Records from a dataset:
-- Opening Marker --
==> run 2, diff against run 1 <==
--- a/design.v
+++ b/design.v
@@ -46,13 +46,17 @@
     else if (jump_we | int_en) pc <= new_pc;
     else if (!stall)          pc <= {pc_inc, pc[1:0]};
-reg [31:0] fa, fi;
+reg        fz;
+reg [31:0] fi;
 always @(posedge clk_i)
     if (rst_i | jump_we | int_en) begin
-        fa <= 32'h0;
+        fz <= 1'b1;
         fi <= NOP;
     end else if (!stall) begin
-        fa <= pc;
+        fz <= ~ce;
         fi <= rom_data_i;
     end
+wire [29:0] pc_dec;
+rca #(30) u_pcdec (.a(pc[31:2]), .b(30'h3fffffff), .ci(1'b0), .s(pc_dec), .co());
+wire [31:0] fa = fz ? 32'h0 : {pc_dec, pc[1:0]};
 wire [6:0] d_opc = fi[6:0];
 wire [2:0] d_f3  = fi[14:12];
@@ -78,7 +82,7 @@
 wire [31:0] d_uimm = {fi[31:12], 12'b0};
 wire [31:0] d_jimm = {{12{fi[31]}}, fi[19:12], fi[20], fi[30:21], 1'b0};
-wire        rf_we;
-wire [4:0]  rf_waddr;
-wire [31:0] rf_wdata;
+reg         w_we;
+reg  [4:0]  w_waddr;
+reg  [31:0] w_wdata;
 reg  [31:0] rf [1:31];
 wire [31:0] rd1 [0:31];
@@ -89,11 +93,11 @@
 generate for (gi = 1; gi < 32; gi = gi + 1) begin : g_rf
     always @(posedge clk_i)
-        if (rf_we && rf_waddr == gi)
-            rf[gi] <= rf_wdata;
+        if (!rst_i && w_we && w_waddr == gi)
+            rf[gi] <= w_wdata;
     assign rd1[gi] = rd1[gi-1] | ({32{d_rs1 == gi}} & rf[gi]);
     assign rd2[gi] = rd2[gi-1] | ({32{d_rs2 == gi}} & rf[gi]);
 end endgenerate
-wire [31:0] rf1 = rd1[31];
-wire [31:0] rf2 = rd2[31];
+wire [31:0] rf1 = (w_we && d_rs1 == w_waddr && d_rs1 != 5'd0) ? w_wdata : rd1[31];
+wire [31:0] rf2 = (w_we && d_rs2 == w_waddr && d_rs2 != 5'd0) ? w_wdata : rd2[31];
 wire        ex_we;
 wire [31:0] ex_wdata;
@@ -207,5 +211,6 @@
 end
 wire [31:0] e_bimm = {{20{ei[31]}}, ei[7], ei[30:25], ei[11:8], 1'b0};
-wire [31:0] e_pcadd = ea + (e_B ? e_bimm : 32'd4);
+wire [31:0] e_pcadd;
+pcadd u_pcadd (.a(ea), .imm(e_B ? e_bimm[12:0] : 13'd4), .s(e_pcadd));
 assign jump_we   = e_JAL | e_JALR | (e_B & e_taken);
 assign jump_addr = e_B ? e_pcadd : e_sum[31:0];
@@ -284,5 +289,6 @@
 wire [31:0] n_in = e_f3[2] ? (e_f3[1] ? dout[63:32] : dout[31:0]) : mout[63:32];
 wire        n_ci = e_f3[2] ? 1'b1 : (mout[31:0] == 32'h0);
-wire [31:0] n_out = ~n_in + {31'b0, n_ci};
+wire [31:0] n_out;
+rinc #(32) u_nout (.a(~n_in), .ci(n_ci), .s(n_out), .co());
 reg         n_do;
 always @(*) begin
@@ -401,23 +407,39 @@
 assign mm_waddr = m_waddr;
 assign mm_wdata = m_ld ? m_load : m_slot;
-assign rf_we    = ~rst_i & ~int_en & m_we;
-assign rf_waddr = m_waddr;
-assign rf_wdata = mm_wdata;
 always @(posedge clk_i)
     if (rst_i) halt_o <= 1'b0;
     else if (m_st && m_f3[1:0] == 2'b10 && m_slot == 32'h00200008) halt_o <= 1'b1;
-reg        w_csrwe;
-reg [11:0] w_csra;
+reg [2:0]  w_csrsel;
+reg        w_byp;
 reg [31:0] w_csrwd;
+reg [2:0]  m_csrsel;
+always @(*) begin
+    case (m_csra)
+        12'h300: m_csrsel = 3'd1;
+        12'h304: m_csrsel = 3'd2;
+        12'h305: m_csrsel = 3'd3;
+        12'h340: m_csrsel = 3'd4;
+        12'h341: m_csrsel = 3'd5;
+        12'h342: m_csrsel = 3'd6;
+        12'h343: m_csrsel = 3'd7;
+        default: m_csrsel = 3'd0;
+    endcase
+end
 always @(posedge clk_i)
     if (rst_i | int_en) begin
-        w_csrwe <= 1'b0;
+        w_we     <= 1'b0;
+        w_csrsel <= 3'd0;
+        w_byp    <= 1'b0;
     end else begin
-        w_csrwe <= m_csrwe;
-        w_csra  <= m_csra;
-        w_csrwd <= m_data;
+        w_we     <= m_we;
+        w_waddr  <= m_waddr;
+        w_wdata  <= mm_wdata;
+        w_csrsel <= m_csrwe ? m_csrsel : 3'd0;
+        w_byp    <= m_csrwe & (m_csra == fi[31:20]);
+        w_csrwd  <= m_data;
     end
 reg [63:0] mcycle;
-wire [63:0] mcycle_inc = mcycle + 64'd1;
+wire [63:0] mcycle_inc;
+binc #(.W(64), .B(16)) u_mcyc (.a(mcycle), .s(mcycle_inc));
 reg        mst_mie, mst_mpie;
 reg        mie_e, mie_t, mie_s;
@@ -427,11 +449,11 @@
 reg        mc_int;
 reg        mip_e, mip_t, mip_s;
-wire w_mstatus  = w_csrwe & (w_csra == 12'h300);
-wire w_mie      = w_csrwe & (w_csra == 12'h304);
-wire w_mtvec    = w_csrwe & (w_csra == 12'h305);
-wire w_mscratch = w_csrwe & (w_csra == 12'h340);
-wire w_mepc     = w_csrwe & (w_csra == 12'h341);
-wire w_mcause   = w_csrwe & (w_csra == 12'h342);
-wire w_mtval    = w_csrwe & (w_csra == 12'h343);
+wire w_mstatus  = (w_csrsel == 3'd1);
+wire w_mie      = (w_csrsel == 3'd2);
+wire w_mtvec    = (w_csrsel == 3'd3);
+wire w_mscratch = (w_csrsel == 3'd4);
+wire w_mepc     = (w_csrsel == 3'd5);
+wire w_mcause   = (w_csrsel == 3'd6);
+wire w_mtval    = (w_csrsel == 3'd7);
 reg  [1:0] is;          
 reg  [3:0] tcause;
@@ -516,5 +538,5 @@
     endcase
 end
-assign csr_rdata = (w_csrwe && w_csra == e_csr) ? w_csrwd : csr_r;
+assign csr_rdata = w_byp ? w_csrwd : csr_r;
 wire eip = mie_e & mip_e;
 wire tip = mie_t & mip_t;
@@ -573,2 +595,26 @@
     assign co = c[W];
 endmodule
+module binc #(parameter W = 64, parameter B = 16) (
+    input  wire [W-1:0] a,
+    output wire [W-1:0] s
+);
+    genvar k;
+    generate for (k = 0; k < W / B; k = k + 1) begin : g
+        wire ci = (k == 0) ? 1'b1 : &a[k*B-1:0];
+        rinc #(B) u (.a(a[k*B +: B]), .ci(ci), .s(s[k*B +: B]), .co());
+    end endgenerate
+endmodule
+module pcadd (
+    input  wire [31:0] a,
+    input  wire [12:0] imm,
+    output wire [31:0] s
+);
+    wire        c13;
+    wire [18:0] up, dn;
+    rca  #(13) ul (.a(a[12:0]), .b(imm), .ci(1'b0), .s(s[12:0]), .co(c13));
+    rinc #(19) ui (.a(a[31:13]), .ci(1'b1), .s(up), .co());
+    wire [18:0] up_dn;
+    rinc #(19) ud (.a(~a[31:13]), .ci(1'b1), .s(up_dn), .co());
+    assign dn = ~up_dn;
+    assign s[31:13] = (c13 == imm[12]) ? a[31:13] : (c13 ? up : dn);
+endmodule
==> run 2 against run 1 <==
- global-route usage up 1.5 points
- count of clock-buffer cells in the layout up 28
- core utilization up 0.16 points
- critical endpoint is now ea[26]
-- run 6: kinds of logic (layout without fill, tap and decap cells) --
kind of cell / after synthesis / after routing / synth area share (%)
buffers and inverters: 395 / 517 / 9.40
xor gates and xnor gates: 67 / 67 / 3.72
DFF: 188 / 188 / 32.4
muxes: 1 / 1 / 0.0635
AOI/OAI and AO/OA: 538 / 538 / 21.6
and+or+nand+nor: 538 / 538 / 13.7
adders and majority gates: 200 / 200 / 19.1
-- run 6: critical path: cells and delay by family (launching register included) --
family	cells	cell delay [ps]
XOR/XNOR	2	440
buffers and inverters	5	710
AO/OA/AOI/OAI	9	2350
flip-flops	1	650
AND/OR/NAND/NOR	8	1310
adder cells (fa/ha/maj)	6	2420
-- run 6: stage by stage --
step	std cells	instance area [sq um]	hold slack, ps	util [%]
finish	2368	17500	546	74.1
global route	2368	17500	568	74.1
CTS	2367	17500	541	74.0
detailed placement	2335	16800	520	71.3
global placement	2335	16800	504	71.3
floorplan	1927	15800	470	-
Source: an optimization exercise on an open RTL-to-GDS flow (aim: small area, a short achievable clock period and few clock cycles per item). Production flows keep margins and buffers that such runs may drop.
Power is estimated from default activity; no workload was simulated.

Design cordic_multiply, start of the top module:
module cordic_multiply #(
    parameter WL = 16,
    parameter FL = 14,
    parameter N_ITER = 15
)(
    input  wire                 clk,
    input  wire                 rst_n,
    input  wire                 start,
    input  wire signed [WL-1:0] in1,
    input  wire signed [WL-1:0] in2,
    output wire signed [WL-1:0] out,
    output reg                  done
);
For scale: ~430 cells after synthesis, about 36 flip-flops, roughly 52 I/O pins, ~4600 um^2 of cells after synthesis.
==> flow/config.mk <==
export PLATFORM = sky130hd
export DESIGN_NAME = cordic_multiply
export DESIGN_NICKNAME = cordic_multiply
export VERILOG_FILES = /design/flow/design.v
export SDC_FILE = /design/flow/constraint.sdc
export NUM_CORES = 4
export LEC_CHECK = 0
export CAP_MARGIN = 20
export CORE_MARGIN = 2
export CORE_UTILIZATION = 40
export CTS_BUF_LIST = sky130_fd_sc_hd__clkbuf_4
export PLACE_DENSITY = 0.75
export SETUP_SLACK_MARGIN = 2.9
export SLEW_MARGIN = 20
export SYNTH_HIERARCHICAL = 1
export SYNTH_MINIMUM_KEEP_SIZE = 0
==> flow/constraint.sdc <==
create_clock -name core_clock -period 7.0 [get_ports {clk}]
set_input_delay 1.4000 -clock core_clock [delete_from_list [all_inputs] [get_ports {clk}]]
set_output_delay 1.4000 -clock core_clock [all_outputs]
set_load 0.01 [all_outputs]
standard.sh (not shown) runs the stock make flow with config.mk's settings and CLKGATE_MAP_FILE= SYNTH_SCRIPT=/design/flow/synth_recipe.tcl, a recipe that flattens the netlist after the stock synthesis.
==> flow/flow/run.sh <==
#!/bin/bash
# Layout flow: the standard flow (standard.sh, unchanged synthesis and
# steps), except that the port buffers are the platform's smallest buffer
# (buf_1) instead of the default pick; repair_design still resizes them where
# a load needs it.  The full output goes to standard.log in this folder.
set -euo pipefail
export BUFFER_PORTS_ARGS="-buffer_cell sky130_fd_sc_hd__buf_1"
bash standard.sh > standard.log 2>&1
Next try:
--- a/flow/design.v
+++ b/flow/design.v
@@ -221,19 +221,19 @@
     wire s205, c206;
     cm_fa us205 (.a(s191), .b(s193), .ci(s195), .s(s205), .co(c206));
     wire s207, c208;
     cm_fa us207 (.a(s197), .b(s199), .ci(c180), .s(s207), .co(c208));
     wire s209, c210;
     cm_fa us209 (.a(c182), .b(c184), .ci(c186), .s(s209), .co(c210));
     wire s211, c212;
     cm_fa us211 (.a(s201), .b(s203), .ci(s205), .s(s211), .co(c212));
     wire s213, c214;
-    cm_fa us213 (.a(s207), .b(c188), .ci(s209), .s(s213), .co(c214));
+    cm_fa us213 (.a(c188), .b(s207), .ci(s209), .s(s213), .co(c214));
     wire s215, c216;
     cm_fa us215 (.a(s211), .b(c190), .ci(s213), .s(s215), .co(c216));
     wire s217, c218;
     cm_fa us217 (.a(p49), .b(p50), .ci(p51), .s(s217), .co(c218));
     wire s219, c220;
     cm_fa us219 (.a(p52), .b(p53), .ci(p54), .s(s219), .co(c220));
     wire s221, c222;
     cm_fa us221 (.a(p55), .b(p56), .ci(p57), .s(s221), .co(c222));
     wire s223, c224;
@@ -269,19 +269,19 @@
     wire s253, c254;
     cm_fa us253 (.a(s243), .b(s245), .ci(s247), .s(s253), .co(c254));
     wire s255, c256;
     cm_fa us255 (.a(c226), .b(c228), .ci(c230), .s(s255), .co(c256));
     wire s257, c258;
     cm_fa us257 (.a(s249), .b(s251), .ci(s253), .s(s257), .co(c258));
     wire s259, c260;
     cm_fa us259 (.a(c232), .b(c234), .ci(s255), .s(s259), .co(c260));
     wire s261, c262;
-    cm_fa us261 (.a(s257), .b(c236), .ci(c238), .s(s261), .co(c262));
+    cm_fa us261 (.a(c236), .b(s257), .ci(c238), .s(s261), .co(c262));
     wire s263, c264;
     cm_fa us263 (.a(p76), .b(p77), .ci(p78), .s(s263), .co(c264));
     wire s265, c266;
     cm_fa us265 (.a(p79), .b(p80), .ci(p81), .s(s265), .co(c266));
     wire s267, c268;
     cm_fa us267 (.a(p82), .b(p83), .ci(p84), .s(s267), .co(c268));
     wire s269, c270;
     cm_fa us269 (.a(p85), .b(p86), .ci(p87), .s(s269), .co(c270));
     wire s271, c272;
The changed run passed the timing, design-rule and antenna checks.
Clock-buffer cell count goes up by 1.
Via count shrinks by 0.73%.
Synthesized cell count is unchanged.
Die area stays the same.
Combinational power stays flat.
Wire length is lower by 1.6%.
Maximum frequency decreases by 0.99%.
Worst setup slack loses 0.040 ns.
Cell area stays flat.
Worst hold slack gains 0.011 ns.
Flip-flop and latch count stays the same.
Critical path depth is unchanged.
No run of this note included a check of the RTL's function; only the layout flow was run.

## port drivers added, routing unchanged
In the flow no input, the clock included, has a driving cell. The finished layouts below were timed again as built, in two steps.
Step 1: set_driving_cell puts a clkbuf_16 on clk and a buf_2 on each other input, an assumption about the parent block.
Step 2 also shifts input and output timing later by t, the mid clock arrival at the registers, as if the neighbouring blocks saw the same clock.
a / b / c = no drivers / after step 1 / after step 2; a / b = the first two.
run	t (ns)	setup WS [ns]	latest minus earliest clock arrival (ns)
the first run	0.353	2.996 / 2.988 / 2.635	0.013 / 0.013
the second run	0.347	2.956 / 2.960 / 2.613	0.008 / 0.008
After both steps setup and hold are still met in every run listed. For the first run, which loses most, drivers alone change the setup slack by -0.008 ns; drivers and shift together by -0.361 ns.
-- Closing Marker --
## Goal of the exercise:
There is a line with "generate for (gi" and a line with "-wire [31:0] rf1 = rd1[31];" above. Copy exactly those two lines and all lines between them, with nothing else.

## Solution for this task:
 generate for (gi = 1; gi < 32; gi = gi + 1) begin : g_rf
     always @(posedge clk_i)
-        if (rf_we && rf_waddr == gi)
-            rf[gi] <= rf_wdata;
+        if (!rst_i && w_we && w_waddr == gi)
+            rf[gi] <= w_wdata;
     assign rd1[gi] = rd1[gi-1] | ({32{d_rs1 == gi}} & rf[gi]);
     assign rd2[gi] = rd2[gi-1] | ({32{d_rs2 == gi}} & rf[gi]);
 end endgenerate
-wire [31:0] rf1 = rd1[31];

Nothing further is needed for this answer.